• **WORK TO COMPLETE**:
In the listing below, locate the line containing "kinds of logic" and the line containing "buf_12 | 0 | 3". Output both of them and every line between, exactly as written, and nothing more.

• **EXERCISE DATA**:

————————

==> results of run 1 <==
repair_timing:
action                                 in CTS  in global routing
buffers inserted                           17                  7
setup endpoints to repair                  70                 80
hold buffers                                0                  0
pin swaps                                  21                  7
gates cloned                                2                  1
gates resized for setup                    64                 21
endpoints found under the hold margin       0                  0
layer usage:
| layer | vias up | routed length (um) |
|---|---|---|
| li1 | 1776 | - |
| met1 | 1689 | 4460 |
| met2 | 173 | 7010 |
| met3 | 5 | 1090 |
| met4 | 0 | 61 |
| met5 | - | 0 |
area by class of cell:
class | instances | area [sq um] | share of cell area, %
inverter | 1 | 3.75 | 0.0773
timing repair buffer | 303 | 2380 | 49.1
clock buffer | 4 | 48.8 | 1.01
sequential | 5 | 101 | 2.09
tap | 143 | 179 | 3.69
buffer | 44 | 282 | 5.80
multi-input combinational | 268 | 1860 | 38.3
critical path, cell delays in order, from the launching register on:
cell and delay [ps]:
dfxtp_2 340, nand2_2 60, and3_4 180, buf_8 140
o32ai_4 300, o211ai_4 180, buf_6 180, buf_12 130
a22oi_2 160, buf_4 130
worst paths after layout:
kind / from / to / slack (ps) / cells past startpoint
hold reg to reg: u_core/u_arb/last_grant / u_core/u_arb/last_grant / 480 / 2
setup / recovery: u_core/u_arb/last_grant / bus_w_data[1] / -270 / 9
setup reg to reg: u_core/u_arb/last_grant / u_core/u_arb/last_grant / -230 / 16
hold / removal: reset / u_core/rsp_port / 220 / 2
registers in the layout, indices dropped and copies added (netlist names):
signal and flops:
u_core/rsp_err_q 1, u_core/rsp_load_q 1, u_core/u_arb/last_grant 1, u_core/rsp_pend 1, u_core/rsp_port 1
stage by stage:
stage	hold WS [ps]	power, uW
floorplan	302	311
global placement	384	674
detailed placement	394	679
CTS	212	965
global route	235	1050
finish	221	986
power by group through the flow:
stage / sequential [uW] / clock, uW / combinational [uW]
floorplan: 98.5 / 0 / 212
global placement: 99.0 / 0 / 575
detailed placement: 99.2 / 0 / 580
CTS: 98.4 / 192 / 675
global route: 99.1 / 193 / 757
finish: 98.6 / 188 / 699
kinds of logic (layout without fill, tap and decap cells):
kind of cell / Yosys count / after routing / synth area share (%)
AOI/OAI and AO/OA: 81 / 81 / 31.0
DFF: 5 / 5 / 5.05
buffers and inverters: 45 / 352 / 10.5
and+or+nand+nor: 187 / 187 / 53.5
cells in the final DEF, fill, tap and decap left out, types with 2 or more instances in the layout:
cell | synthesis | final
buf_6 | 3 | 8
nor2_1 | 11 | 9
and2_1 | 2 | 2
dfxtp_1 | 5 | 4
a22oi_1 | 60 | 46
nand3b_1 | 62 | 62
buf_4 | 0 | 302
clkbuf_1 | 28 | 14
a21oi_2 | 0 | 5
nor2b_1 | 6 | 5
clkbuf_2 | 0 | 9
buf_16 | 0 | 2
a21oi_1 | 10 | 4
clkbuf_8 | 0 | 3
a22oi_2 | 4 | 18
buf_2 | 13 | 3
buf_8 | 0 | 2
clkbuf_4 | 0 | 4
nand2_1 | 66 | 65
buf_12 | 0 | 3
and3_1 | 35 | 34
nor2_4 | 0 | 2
`src/rtl/shifter_pkg.sv`:
```
// Shared types and helpers for the pipelined barrel shifter.
package shifter_pkg;

    typedef enum logic [1:0] {
        OP_SRL = 2'b00,
        OP_SRA = 2'b01,
        OP_SLL = 2'b10,
        OP_ROR = 2'b11
    } shift_op_e;

    // Widest operand the reversal helper can handle.
    localparam int MAX_W = 64;

    // Reverse the low w bits of d; bits at and above w come back as zero.
    function automatic logic [MAX_W-1:0] bit_reverse(input logic [MAX_W-1:0] d, input int w);
        logic [MAX_W-1:0] r;
        r = {MAX_W{1'b0}};
        for (int i = 0; i < MAX_W; i++) begin
            if (i < w) begin
                r[i] = d[w-1-i];
            end else begin
                r[i] = 1'b0;
            end
        end
        return r;
    endfunction

endpackage

```
`src/rtl/pipelined_barrel_shifter_stage.sv`:
```
// One pipeline stage: conditional right shift/rotate by DIST, then a register
// that also carries shamt, op and fill forward. Holds while en_i is low.
module shift_stage
    import shifter_pkg::*;
#(
    parameter int WIDTH   = 8,
    parameter int DIST    = 1,
    parameter int SHAMT_W = 3
) (
    input  logic               clk,
    input  logic               rst_n,
    input  logic               en_i,
    input  logic               valid_i,
    input  logic [WIDTH-1:0]   data_i,
    input  logic               shamt_bit_i,
    input  logic [SHAMT_W-1:0] shamt_i,
    input  logic [1:0]         op_i,
    input  logic               fill_i,
    output logic               valid_o,
    output logic [WIDTH-1:0]   data_o,
    output logic [SHAMT_W-1:0] shamt_o,
    output logic [1:0]         op_o,
    output logic               fill_o
);

    logic [WIDTH-1:0]   shifted_s;
    logic               valid_d, valid_q;
    logic [WIDTH-1:0]   data_d, data_q;
    logic [SHAMT_W-1:0] shamt_d, shamt_q;
    logic [1:0]         op_d, op_q;
    logic               fill_d, fill_q;

    // Shift by DIST when this stage's shamt bit is set; ROR wraps, others use fill.
    always_comb begin
        shifted_s = data_i;
        if (shamt_bit_i) begin
            if (shift_op_e'(op_i) == OP_ROR) begin
                shifted_s = {data_i[DIST-1:0], data_i[WIDTH-1:DIST]};
            end else begin
                shifted_s = {{DIST{fill_i}}, data_i[WIDTH-1:DIST]};
            end
        end else begin
            shifted_s = data_i;
        end
    end

    // Next-state: load a new beat (or bubble) when enabled, otherwise hold.
    always_comb begin
        valid_d = valid_q;
        data_d  = data_q;
        shamt_d = shamt_q;
        op_d    = op_q;
        fill_d  = fill_q;
        if (en_i) begin
            valid_d = valid_i;
            data_d  = shifted_s;
            shamt_d = shamt_i;
            op_d    = op_i;
            fill_d  = fill_i;
        end else begin
            valid_d = valid_q;
            data_d  = data_q;
            shamt_d = shamt_q;
            op_d    = op_q;
            fill_d  = fill_q;
        end
    end

    // Stage register with asynchronous clear.
    always_ff @(posedge clk or negedge rst_n) begin
        if (!rst_n) begin
            valid_q <= 1'b0;
            data_q  <= {WIDTH{1'b0}};
            shamt_q <= {SHAMT_W{1'b0}};
            op_q    <= 2'b00;
            fill_q  <= 1'b0;
        end else begin
            valid_q <= valid_d;
            data_q  <= data_d;
            shamt_q <= shamt_d;
            op_q    <= op_d;
            fill_q  <= fill_d;
        end
    end

    assign valid_o = valid_q;
    assign data_o  = data_q;
    assign shamt_o = shamt_q;
    assign op_o    = op_q;
    assign fill_o  = fill_q;

endmodule

```
`src/rtl/pipelined_barrel_shifter.sv`:
```
// Pipelined barrel shifter: SRL/SRA/SLL/ROR over log2(WIDTH) registered stages
// with valid/ready handshakes. SLL runs as reverse -> SRL -> reverse.
module pipelined_barrel_shifter
    import shifter_pkg::*;
#(
    parameter  int WIDTH   = 8,
    localparam int SHAMT_W = $clog2(WIDTH)
) (
    input  logic               clk,
    input  logic               rst_n,
    input  logic               in_valid,
    output logic               in_ready,
    input  logic [WIDTH-1:0]   in_data,
    input  logic [SHAMT_W-1:0] in_shamt,
    input  logic [1:0]         in_op,
    output logic               out_valid,
    input  logic               out_ready,
    output logic [WIDTH-1:0]   out_data
);

    logic               stall_s;
    logic               s0_valid_s;
    logic [WIDTH-1:0]   s0_data_s;
    logic               s0_fill_s;

    logic               stg_valid_s [0:SHAMT_W-1];
    logic [WIDTH-1:0]   stg_data_s  [0:SHAMT_W-1];
    logic [SHAMT_W-1:0] stg_shamt_s [0:SHAMT_W-1];
    logic [1:0]         stg_op_s    [0:SHAMT_W-1];
    logic               stg_fill_s  [0:SHAMT_W-1];

    // Handshake: the whole pipeline freezes while the output beat is refused.
    always_comb begin
        stall_s    = out_valid & ~out_ready;
        in_ready   = ~stall_s;
        s0_valid_s = in_valid & in_ready;
    end

    // Stage-0 operand prep: pre-reverse for SLL and capture the SRA sign fill.
    always_comb begin
        s0_data_s = in_data;
        s0_fill_s = 1'b0;
        if (shift_op_e'(in_op) == OP_SLL) begin
            s0_data_s = WIDTH'(bit_reverse(MAX_W'(in_data), WIDTH));
        end else begin
            s0_data_s = in_data;
        end
        if (shift_op_e'(in_op) == OP_SRA) begin
            s0_fill_s = in_data[WIDTH-1];
        end else begin
            s0_fill_s = 1'b0;
        end
    end

    for (genvar k = 0; k < SHAMT_W; k++) begin : g_stage
        if (k == 0) begin : g_first
            shift_stage #(.WIDTH(WIDTH), .DIST(1), .SHAMT_W(SHAMT_W)) u_stage (
                .clk         (clk),
                .rst_n       (rst_n),
                .en_i        (~stall_s),
                .valid_i     (s0_valid_s),
                .data_i      (s0_data_s),
                .shamt_bit_i (in_shamt[0]),
                .shamt_i     (in_shamt),
                .op_i        (in_op),
                .fill_i      (s0_fill_s),
                .valid_o     (stg_valid_s[0]),
                .data_o      (stg_data_s[0]),
                .shamt_o     (stg_shamt_s[0]),
                .op_o        (stg_op_s[0]),
                .fill_o      (stg_fill_s[0])
            );
        end else begin : g_next
            shift_stage #(.WIDTH(WIDTH), .DIST(1 << k), .SHAMT_W(SHAMT_W)) u_stage (
                .clk         (clk),
                .rst_n       (rst_n),
                .en_i        (~stall_s),
                .valid_i     (stg_valid_s[k-1]),
                .data_i      (stg_data_s[k-1]),
                .shamt_bit_i (stg_shamt_s[k-1][k]),
                .shamt_i     (stg_shamt_s[k-1]),
                .op_i        (stg_op_s[k-1]),
                .fill_i      (stg_fill_s[k-1]),
                .valid_o     (stg_valid_s[k]),
                .data_o      (stg_data_s[k]),
                .shamt_o     (stg_shamt_s[k]),
                .op_o        (stg_op_s[k]),
                .fill_o      (stg_fill_s[k])
            );
        end
    end

    // Output side: undo the SLL reversal on the final stage's register.
    always_comb begin
        out_valid = stg_valid_s[SHAMT_W-1];
        if (shift_op_e'(stg_op_s[SHAMT_W-1]) == OP_SLL) begin
            out_data = WIDTH'(bit_reverse(MAX_W'(stg_data_s[SHAMT_W-1]), WIDTH));
        end else begin
            out_data = stg_data_s[SHAMT_W-1];
        end
    end

endmodule
```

————————

• **TASK RESPONSE**:
kinds of logic (layout without fill, tap and decap cells):
kind of cell / Yosys count / after routing / synth area share (%)
AOI/OAI and AO/OA: 81 / 81 / 31.0
DFF: 5 / 5 / 5.05
buffers and inverters: 45 / 352 / 10.5
and+or+nand+nor: 187 / 187 / 53.5
cells in the final DEF, fill, tap and decap left out, types with 2 or more instances in the layout:
cell | synthesis | final
buf_6 | 3 | 8
nor2_1 | 11 | 9
and2_1 | 2 | 2
dfxtp_1 | 5 | 4
a22oi_1 | 60 | 46
nand3b_1 | 62 | 62
buf_4 | 0 | 302
clkbuf_1 | 28 | 14
a21oi_2 | 0 | 5
nor2b_1 | 6 | 5
clkbuf_2 | 0 | 9
buf_16 | 0 | 2
a21oi_1 | 10 | 4
clkbuf_8 | 0 | 3
a22oi_2 | 4 | 18
buf_2 | 13 | 3
buf_8 | 0 | 2
clkbuf_4 | 0 | 4
nand2_1 | 66 | 65
buf_12 | 0 | 3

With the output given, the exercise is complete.